Task to complete:
Lines with the word "items" in them are the ones to copy from the records.

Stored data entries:
↓

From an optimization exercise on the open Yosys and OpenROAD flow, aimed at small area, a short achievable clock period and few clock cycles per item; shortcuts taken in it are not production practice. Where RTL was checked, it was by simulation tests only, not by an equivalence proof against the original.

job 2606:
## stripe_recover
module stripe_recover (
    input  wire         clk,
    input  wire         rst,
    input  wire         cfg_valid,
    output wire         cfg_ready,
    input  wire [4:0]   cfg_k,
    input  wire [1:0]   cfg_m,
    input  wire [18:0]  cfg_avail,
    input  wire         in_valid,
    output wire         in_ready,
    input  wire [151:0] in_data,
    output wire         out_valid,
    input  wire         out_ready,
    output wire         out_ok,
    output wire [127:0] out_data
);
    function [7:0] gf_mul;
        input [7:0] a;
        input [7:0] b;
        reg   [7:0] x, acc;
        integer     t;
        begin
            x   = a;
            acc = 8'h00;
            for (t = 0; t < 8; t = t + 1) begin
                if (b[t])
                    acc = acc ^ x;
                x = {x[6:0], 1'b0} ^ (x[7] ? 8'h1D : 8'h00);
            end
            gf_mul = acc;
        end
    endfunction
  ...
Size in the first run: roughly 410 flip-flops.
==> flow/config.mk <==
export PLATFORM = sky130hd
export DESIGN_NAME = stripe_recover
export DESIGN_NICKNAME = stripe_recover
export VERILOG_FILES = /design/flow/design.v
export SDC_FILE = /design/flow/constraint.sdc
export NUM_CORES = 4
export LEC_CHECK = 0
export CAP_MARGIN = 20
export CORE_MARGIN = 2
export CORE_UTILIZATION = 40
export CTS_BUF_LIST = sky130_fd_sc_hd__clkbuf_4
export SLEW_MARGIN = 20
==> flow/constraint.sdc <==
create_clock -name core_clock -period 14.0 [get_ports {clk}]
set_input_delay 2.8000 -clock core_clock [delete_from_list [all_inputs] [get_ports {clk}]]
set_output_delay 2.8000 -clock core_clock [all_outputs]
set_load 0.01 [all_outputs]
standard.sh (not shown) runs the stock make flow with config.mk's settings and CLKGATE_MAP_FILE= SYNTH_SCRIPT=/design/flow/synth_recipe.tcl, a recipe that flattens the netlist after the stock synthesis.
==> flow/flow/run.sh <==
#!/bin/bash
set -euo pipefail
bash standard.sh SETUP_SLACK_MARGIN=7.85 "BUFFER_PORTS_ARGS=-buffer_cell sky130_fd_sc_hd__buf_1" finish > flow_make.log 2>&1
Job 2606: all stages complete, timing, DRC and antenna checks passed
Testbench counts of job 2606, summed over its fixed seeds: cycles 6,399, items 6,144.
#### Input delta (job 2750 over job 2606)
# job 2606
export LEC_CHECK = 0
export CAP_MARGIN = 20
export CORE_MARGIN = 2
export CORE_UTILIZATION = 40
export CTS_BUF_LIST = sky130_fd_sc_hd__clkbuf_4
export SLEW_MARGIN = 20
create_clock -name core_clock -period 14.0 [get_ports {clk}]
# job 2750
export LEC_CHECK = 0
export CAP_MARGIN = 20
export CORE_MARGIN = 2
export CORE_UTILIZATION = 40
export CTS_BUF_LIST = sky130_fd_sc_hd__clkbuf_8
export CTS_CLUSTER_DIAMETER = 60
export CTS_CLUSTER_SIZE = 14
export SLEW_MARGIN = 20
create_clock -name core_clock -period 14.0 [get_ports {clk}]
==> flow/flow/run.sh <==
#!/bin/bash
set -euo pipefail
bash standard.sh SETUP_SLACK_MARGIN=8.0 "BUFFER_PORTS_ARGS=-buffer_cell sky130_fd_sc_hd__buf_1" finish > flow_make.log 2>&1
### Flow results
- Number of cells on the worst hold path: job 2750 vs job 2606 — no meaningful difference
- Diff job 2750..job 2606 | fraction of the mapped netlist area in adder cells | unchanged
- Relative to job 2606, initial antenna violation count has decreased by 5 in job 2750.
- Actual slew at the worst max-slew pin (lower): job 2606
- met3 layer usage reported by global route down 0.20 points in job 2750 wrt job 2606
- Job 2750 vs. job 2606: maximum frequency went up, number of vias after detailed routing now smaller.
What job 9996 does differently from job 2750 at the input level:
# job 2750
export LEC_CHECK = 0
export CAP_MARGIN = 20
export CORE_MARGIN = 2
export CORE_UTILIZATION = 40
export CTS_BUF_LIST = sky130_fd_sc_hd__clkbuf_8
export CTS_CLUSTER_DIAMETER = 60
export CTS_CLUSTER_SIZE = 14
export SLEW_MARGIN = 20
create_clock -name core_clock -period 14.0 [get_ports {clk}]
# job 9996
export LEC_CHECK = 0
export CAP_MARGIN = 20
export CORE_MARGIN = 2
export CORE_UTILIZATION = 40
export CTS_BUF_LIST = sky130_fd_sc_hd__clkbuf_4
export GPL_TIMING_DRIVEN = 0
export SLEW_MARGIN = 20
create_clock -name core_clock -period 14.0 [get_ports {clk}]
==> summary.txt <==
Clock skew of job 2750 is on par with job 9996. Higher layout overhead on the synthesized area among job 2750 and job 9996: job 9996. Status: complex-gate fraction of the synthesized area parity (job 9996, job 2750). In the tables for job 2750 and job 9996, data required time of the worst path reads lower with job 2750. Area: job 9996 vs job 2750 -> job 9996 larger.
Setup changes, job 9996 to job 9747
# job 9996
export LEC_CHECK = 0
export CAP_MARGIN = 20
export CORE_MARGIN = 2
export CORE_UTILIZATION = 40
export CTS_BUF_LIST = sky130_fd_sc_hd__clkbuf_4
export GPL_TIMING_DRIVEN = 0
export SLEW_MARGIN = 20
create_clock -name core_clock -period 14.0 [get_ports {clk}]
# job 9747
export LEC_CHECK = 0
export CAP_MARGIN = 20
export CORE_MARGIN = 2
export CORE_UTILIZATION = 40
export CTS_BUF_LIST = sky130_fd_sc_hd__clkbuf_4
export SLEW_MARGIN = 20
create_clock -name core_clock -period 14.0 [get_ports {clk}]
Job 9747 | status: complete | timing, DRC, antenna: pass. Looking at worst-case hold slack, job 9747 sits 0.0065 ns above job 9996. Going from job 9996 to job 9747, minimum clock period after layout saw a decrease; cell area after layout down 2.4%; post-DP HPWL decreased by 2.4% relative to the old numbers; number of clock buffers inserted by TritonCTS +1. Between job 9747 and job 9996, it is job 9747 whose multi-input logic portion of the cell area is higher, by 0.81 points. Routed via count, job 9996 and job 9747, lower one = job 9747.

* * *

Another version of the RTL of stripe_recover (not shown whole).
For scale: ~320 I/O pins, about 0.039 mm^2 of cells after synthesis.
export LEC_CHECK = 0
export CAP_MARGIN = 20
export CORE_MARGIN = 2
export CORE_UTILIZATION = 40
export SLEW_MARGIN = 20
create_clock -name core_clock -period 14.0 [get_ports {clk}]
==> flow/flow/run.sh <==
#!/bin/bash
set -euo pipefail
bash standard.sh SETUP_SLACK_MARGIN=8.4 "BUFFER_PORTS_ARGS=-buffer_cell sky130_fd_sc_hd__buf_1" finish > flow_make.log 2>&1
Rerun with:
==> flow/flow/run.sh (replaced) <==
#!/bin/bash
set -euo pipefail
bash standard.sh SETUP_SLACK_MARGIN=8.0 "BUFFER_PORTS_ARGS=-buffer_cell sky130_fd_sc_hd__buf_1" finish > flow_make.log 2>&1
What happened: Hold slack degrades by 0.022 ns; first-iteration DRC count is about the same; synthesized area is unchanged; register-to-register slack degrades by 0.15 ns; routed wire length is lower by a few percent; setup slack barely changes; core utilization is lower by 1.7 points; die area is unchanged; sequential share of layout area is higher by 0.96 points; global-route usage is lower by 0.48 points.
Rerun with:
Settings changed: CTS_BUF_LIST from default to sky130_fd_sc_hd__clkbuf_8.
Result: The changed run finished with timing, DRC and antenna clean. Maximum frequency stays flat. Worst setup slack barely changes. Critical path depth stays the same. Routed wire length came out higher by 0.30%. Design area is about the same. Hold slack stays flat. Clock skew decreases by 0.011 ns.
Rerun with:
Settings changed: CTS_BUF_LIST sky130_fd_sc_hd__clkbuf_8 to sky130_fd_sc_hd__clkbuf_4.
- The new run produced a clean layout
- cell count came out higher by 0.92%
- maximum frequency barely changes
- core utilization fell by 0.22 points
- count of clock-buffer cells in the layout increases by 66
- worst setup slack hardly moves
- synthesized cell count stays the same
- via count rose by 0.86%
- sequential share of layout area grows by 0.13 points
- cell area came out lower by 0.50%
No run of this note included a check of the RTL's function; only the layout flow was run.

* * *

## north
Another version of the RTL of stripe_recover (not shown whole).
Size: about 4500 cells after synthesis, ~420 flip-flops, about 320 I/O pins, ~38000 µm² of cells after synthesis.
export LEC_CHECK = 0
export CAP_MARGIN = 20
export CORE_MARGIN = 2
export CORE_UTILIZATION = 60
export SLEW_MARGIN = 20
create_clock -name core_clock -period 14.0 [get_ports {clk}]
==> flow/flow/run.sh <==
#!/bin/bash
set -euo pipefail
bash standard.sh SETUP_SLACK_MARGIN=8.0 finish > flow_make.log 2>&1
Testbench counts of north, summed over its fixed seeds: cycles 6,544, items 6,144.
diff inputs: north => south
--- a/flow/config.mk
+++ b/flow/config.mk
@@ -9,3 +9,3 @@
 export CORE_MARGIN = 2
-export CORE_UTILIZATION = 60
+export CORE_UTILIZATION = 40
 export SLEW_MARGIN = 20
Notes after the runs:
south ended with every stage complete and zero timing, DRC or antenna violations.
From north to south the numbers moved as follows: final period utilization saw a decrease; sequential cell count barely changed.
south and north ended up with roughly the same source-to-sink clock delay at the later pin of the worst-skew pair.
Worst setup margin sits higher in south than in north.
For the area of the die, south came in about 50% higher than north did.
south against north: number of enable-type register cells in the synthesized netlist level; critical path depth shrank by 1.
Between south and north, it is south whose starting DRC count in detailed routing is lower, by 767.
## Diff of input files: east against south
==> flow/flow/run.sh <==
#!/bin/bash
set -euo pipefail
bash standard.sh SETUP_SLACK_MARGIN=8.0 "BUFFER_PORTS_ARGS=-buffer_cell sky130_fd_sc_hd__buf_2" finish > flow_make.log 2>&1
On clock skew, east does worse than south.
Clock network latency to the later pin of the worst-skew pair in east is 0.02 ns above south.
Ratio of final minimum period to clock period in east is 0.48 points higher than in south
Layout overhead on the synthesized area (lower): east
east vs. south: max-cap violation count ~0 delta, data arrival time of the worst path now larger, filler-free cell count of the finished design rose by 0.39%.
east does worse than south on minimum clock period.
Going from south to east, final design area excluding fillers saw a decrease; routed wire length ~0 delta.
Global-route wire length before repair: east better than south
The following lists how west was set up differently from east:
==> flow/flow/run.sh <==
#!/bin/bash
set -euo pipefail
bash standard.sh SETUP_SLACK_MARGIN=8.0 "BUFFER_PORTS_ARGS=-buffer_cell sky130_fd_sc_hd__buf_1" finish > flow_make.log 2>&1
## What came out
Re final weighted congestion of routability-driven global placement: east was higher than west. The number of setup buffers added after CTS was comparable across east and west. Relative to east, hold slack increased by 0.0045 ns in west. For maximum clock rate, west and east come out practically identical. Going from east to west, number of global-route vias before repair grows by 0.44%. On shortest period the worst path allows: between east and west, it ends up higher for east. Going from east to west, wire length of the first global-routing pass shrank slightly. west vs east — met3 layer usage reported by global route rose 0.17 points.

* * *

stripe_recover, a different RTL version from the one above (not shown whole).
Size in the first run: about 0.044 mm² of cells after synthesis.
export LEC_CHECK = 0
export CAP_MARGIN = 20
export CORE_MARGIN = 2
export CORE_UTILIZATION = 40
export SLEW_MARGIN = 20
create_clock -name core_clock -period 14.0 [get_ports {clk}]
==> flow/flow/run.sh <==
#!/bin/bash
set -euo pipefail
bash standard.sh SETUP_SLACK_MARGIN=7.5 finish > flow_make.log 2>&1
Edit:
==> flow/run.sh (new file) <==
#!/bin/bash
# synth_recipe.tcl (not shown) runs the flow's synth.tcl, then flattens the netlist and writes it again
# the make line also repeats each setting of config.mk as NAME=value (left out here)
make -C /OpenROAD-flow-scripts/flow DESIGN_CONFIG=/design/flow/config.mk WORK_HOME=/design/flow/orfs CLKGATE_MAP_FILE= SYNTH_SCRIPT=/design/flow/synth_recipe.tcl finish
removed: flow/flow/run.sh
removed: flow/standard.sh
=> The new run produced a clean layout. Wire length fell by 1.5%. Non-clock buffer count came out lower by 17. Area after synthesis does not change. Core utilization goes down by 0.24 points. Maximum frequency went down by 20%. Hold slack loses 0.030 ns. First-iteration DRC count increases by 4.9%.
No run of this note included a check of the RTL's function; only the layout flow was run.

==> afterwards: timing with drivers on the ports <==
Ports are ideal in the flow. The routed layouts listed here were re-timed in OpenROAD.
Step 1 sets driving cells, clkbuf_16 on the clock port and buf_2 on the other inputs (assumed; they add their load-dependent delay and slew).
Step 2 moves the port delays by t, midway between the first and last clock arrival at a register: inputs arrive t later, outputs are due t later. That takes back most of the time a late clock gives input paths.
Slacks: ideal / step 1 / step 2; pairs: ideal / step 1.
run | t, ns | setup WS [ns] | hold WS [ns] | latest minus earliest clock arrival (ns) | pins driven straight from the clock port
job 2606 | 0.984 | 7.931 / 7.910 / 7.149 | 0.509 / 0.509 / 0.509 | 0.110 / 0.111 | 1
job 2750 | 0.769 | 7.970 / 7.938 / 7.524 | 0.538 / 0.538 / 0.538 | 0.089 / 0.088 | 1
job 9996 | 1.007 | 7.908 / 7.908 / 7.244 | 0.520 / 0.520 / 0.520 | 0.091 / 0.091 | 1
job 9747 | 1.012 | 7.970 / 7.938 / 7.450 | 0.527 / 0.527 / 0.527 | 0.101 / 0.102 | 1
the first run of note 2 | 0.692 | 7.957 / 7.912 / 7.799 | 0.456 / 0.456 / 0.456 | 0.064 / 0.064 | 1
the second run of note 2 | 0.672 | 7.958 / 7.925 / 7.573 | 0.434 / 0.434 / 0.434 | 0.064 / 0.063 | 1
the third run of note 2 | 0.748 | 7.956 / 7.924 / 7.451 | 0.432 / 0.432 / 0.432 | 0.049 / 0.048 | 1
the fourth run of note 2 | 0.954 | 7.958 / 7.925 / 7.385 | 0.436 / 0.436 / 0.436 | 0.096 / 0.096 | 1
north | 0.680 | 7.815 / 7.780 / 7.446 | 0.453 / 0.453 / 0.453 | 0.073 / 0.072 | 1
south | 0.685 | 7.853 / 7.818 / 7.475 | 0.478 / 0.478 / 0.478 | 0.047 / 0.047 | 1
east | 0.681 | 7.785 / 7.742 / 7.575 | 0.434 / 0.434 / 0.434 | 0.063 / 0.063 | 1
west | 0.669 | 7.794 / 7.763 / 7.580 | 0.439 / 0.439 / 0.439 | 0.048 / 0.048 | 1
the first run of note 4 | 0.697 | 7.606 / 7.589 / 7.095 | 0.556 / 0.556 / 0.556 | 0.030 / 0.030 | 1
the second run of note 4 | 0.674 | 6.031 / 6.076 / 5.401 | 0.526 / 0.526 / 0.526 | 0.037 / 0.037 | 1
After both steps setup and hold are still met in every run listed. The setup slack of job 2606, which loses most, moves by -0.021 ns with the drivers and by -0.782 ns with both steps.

↑

Solution for this exercise:
Testbench counts of job 2606, summed over its fixed seeds: cycles 6,399, items 6,144.
Testbench counts of north, summed over its fixed seeds: cycles 6,544, items 6,144.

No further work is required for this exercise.